Aim of the task: Only lines with the string "level" should be returned from the data below.

Records for this task:
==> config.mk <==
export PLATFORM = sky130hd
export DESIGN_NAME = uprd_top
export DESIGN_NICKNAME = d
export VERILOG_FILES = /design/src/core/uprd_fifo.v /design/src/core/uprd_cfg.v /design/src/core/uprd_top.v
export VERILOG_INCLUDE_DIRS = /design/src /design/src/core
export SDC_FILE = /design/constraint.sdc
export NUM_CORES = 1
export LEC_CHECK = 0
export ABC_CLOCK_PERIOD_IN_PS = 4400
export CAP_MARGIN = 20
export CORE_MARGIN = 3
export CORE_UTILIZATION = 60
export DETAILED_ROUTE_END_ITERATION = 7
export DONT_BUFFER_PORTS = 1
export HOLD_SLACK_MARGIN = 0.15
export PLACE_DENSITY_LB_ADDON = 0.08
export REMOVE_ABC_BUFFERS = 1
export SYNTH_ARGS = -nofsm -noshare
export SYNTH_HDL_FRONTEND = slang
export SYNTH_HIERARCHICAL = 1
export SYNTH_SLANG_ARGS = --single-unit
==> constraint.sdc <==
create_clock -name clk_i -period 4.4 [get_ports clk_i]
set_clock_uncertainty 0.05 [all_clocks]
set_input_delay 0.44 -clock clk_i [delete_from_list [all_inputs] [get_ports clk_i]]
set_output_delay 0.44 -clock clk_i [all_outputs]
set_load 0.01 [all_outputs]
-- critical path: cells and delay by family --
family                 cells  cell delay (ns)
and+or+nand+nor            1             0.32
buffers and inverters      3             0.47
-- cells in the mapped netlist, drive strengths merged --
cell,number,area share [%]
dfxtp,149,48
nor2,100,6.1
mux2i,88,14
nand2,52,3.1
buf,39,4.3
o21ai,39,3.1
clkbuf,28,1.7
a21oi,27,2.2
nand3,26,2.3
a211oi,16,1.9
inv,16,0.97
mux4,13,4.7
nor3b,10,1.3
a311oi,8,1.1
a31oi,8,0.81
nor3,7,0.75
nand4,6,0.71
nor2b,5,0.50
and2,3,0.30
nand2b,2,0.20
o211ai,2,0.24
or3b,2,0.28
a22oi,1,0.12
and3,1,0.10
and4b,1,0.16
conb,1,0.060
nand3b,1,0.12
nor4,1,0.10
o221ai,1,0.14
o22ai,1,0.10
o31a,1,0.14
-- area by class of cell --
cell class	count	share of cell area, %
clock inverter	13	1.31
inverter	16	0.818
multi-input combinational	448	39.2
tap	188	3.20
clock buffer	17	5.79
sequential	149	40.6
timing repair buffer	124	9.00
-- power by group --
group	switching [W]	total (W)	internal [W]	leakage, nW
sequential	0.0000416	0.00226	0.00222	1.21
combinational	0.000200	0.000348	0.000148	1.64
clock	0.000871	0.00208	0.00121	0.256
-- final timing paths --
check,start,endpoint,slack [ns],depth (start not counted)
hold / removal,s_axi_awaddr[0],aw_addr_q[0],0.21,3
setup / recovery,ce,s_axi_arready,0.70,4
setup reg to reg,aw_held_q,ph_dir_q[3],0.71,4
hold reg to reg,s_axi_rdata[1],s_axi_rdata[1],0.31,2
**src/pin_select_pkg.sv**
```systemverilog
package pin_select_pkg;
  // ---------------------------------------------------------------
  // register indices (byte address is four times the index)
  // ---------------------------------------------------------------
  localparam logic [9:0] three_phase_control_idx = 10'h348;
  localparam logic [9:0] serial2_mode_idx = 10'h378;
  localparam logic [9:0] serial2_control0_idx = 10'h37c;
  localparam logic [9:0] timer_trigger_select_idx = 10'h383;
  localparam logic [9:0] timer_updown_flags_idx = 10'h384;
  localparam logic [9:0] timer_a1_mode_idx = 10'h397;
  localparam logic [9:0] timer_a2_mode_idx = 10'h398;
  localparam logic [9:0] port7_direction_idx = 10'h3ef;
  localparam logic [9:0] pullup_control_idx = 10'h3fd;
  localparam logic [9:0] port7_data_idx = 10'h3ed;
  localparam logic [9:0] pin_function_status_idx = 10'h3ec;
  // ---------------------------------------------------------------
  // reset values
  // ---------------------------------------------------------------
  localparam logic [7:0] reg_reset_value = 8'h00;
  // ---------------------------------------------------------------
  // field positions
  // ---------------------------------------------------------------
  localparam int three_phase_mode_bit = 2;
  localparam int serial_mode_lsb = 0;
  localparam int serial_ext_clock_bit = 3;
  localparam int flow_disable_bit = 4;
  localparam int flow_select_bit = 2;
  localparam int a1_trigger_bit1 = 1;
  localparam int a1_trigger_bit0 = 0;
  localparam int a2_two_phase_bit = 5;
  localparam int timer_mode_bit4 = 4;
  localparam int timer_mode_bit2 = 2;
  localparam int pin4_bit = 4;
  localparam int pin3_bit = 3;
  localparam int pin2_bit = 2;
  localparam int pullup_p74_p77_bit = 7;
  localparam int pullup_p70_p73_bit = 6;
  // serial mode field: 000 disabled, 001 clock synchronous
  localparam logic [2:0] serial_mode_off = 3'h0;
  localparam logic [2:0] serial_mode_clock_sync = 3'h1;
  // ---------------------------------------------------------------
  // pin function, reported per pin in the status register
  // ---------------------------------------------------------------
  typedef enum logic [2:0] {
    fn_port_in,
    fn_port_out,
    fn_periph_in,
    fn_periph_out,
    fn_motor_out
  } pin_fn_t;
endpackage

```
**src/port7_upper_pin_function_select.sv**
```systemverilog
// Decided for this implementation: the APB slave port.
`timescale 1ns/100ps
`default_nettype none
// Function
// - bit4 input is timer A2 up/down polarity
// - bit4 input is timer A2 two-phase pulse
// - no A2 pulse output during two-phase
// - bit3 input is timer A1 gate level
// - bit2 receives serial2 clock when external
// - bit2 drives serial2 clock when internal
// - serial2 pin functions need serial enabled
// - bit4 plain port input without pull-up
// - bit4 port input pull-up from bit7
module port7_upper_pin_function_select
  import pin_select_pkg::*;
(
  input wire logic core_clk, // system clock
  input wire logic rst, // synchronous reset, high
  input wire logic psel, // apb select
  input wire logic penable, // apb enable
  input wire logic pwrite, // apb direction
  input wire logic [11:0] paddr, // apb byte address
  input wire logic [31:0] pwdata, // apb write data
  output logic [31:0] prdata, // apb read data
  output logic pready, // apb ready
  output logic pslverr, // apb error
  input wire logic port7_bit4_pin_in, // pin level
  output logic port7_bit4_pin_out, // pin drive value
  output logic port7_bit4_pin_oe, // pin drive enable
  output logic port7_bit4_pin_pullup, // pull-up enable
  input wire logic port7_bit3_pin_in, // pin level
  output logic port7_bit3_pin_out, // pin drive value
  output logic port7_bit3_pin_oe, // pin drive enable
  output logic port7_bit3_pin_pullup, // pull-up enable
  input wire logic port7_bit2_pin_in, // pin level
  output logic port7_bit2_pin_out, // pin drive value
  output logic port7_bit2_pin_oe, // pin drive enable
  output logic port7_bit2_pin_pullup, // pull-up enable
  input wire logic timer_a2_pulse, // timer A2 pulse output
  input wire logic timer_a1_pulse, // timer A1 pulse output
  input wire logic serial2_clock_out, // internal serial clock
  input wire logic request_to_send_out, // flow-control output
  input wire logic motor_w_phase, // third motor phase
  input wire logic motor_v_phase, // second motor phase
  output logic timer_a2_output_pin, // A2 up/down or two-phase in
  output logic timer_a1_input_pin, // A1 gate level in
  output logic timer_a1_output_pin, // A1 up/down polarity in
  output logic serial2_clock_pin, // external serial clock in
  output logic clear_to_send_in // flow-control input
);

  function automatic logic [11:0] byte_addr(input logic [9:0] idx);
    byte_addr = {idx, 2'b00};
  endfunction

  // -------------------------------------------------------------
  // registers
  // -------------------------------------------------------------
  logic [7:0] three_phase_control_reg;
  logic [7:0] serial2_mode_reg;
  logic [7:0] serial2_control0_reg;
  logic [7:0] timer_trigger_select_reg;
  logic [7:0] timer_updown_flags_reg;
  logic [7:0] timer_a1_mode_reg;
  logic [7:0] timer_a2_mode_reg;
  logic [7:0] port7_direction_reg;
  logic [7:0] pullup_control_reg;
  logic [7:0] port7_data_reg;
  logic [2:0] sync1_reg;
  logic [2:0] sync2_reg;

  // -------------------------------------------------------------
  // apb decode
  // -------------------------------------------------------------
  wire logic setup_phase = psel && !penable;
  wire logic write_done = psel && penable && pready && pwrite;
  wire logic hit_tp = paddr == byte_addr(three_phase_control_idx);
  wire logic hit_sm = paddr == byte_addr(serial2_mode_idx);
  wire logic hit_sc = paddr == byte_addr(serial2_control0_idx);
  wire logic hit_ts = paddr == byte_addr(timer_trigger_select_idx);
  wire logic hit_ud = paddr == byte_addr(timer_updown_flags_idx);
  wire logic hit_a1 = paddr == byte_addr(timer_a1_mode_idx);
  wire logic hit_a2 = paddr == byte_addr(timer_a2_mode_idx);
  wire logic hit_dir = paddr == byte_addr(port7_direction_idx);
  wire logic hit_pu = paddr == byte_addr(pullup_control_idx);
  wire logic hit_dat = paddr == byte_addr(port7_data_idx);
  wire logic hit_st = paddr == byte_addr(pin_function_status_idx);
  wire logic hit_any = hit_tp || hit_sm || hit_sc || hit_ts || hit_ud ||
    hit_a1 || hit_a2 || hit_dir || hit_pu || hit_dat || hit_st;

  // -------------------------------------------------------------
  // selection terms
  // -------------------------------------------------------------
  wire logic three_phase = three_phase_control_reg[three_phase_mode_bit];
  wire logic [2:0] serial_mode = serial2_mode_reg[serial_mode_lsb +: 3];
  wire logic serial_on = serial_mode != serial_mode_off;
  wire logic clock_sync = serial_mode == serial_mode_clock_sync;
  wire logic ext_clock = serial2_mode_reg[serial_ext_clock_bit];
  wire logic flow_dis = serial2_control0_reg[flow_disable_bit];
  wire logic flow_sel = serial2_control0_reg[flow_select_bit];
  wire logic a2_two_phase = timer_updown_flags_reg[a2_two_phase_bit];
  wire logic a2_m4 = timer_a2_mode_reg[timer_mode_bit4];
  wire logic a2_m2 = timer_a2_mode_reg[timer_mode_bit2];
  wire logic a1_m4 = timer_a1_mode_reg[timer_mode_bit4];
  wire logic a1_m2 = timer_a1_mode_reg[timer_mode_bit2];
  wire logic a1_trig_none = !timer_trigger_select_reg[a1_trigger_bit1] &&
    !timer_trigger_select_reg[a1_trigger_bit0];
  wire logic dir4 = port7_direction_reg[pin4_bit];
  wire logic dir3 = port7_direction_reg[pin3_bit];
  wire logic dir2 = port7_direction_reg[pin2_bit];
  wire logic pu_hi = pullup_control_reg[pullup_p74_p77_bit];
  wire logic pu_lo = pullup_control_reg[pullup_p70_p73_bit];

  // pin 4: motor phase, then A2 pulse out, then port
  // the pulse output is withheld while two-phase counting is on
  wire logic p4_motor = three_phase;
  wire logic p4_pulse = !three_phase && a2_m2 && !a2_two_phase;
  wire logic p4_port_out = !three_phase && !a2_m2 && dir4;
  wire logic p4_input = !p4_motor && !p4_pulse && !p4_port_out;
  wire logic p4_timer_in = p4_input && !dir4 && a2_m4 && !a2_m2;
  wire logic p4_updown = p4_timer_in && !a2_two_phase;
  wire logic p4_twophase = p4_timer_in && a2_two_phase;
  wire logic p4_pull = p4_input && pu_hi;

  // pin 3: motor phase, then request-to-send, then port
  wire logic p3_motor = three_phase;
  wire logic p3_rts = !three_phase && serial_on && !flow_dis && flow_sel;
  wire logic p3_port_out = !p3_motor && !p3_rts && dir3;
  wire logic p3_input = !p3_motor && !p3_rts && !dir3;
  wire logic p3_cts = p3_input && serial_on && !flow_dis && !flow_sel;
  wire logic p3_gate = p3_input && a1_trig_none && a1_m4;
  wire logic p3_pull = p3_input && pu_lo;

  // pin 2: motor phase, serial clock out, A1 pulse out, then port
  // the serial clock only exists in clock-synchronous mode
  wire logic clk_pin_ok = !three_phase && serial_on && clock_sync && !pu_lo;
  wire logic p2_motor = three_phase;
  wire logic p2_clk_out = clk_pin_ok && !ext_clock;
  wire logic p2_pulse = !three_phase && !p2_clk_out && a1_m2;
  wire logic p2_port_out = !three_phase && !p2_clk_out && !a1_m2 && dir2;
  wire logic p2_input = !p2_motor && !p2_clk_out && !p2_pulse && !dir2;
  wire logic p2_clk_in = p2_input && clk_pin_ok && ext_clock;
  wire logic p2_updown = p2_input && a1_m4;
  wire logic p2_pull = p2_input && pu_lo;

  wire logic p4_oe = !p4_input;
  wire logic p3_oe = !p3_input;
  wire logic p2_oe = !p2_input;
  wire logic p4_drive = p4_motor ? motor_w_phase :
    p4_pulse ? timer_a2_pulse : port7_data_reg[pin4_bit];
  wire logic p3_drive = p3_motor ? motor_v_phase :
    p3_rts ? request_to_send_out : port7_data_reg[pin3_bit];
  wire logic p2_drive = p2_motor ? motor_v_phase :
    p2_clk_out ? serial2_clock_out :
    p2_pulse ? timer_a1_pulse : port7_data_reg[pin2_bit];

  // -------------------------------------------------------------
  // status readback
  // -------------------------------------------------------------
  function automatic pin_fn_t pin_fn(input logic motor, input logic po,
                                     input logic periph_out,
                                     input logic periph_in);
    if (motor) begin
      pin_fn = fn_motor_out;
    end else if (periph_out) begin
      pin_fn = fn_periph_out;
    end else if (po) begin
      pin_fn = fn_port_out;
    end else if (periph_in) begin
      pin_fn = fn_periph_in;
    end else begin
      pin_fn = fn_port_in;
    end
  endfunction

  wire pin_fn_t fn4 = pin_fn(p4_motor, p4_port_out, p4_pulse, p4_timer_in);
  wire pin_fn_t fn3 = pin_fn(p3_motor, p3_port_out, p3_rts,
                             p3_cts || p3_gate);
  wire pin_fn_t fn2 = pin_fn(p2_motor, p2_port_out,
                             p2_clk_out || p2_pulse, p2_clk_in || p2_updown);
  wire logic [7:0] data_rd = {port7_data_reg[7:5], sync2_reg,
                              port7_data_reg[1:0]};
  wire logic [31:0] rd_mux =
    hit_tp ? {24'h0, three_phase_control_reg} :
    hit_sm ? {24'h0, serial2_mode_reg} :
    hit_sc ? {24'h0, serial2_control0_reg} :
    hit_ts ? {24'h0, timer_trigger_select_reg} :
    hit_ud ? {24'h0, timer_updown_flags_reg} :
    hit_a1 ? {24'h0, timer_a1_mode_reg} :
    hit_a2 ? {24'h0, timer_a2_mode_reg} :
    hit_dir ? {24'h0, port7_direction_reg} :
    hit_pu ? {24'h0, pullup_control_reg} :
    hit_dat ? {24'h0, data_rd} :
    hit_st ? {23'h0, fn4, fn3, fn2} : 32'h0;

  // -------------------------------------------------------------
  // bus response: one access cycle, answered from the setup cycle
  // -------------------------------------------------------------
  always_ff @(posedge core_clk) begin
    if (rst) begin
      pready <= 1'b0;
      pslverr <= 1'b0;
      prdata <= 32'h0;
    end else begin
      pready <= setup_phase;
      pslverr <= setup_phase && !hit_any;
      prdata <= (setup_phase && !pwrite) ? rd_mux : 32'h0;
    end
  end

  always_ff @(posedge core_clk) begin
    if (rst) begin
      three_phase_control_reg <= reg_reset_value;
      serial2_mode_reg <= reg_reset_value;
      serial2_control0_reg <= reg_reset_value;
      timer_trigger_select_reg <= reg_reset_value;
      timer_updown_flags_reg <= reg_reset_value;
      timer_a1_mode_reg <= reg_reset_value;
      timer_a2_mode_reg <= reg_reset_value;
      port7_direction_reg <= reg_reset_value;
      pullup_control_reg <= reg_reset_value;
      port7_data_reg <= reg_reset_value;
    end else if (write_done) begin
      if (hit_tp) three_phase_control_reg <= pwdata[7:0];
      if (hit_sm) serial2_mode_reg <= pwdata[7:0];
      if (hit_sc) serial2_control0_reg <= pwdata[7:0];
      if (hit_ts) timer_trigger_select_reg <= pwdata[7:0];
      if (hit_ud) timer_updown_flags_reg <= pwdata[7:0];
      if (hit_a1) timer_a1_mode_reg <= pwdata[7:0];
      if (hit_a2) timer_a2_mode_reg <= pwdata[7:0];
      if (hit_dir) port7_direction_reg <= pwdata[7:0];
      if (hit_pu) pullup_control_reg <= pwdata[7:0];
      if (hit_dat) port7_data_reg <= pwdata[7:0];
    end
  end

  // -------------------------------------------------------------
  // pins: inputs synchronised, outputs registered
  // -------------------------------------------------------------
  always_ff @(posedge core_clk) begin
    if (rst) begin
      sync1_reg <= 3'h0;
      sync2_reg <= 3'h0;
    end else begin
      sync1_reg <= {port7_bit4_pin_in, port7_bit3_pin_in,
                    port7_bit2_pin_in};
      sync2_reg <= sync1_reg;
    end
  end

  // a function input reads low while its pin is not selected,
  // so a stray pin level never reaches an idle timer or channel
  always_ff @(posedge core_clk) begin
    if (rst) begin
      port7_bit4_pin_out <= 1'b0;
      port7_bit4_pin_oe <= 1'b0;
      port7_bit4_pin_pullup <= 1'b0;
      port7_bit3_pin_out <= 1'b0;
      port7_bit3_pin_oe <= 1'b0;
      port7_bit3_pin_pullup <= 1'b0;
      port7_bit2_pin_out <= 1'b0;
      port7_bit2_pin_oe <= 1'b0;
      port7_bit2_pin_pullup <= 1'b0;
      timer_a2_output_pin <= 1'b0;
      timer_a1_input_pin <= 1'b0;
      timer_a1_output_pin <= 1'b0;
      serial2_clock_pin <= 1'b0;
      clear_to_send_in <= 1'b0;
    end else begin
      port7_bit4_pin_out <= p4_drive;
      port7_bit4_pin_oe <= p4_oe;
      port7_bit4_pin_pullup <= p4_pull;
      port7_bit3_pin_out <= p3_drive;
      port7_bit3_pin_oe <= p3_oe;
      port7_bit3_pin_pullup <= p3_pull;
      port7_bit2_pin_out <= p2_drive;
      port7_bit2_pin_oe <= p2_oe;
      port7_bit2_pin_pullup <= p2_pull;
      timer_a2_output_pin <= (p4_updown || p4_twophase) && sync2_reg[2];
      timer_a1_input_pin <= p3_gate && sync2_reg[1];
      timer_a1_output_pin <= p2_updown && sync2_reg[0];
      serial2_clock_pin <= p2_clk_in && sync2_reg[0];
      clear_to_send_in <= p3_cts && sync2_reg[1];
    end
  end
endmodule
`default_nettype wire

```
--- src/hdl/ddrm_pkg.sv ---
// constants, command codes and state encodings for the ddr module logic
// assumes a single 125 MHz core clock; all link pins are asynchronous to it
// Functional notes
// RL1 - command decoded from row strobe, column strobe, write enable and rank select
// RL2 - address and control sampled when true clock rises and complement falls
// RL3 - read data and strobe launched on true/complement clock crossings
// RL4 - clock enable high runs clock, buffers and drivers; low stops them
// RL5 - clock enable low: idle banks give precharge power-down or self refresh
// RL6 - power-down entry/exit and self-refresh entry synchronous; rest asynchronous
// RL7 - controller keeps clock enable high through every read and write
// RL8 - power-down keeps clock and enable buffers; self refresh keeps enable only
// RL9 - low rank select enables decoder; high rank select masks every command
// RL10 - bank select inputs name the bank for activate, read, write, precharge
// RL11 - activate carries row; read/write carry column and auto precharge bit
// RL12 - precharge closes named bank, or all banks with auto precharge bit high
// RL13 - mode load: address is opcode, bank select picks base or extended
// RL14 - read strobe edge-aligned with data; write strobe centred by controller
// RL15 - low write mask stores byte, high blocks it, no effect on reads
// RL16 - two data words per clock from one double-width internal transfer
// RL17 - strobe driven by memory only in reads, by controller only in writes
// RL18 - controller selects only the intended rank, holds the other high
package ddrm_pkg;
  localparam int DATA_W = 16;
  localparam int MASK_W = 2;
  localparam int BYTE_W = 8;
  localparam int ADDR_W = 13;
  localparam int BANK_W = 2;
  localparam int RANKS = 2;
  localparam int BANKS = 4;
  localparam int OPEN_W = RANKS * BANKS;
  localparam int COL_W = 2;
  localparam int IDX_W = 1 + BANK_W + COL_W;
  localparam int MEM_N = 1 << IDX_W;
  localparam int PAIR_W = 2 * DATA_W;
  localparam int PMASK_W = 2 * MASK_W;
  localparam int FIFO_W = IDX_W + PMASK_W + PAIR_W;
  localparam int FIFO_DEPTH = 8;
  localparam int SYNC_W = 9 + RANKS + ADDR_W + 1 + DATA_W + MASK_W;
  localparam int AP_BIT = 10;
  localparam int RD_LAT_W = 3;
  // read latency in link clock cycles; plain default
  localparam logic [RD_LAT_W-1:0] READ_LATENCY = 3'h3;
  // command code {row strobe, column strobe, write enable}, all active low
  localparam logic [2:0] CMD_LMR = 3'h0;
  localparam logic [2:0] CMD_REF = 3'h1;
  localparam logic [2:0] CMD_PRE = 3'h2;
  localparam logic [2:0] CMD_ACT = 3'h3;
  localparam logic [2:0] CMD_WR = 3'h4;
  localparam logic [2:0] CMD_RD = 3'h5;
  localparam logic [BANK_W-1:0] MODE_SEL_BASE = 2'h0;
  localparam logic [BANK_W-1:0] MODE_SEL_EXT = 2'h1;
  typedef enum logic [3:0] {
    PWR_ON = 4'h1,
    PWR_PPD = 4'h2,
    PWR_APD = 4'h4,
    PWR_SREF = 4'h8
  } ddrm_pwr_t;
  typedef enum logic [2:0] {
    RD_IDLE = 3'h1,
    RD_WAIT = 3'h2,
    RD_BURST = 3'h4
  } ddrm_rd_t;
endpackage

Response:
// - bit3 input is timer A1 gate level
  input wire logic port7_bit4_pin_in, // pin level
  input wire logic port7_bit3_pin_in, // pin level
  input wire logic port7_bit2_pin_in, // pin level
  output logic timer_a1_input_pin, // A1 gate level in
  // so a stray pin level never reaches an idle timer or channel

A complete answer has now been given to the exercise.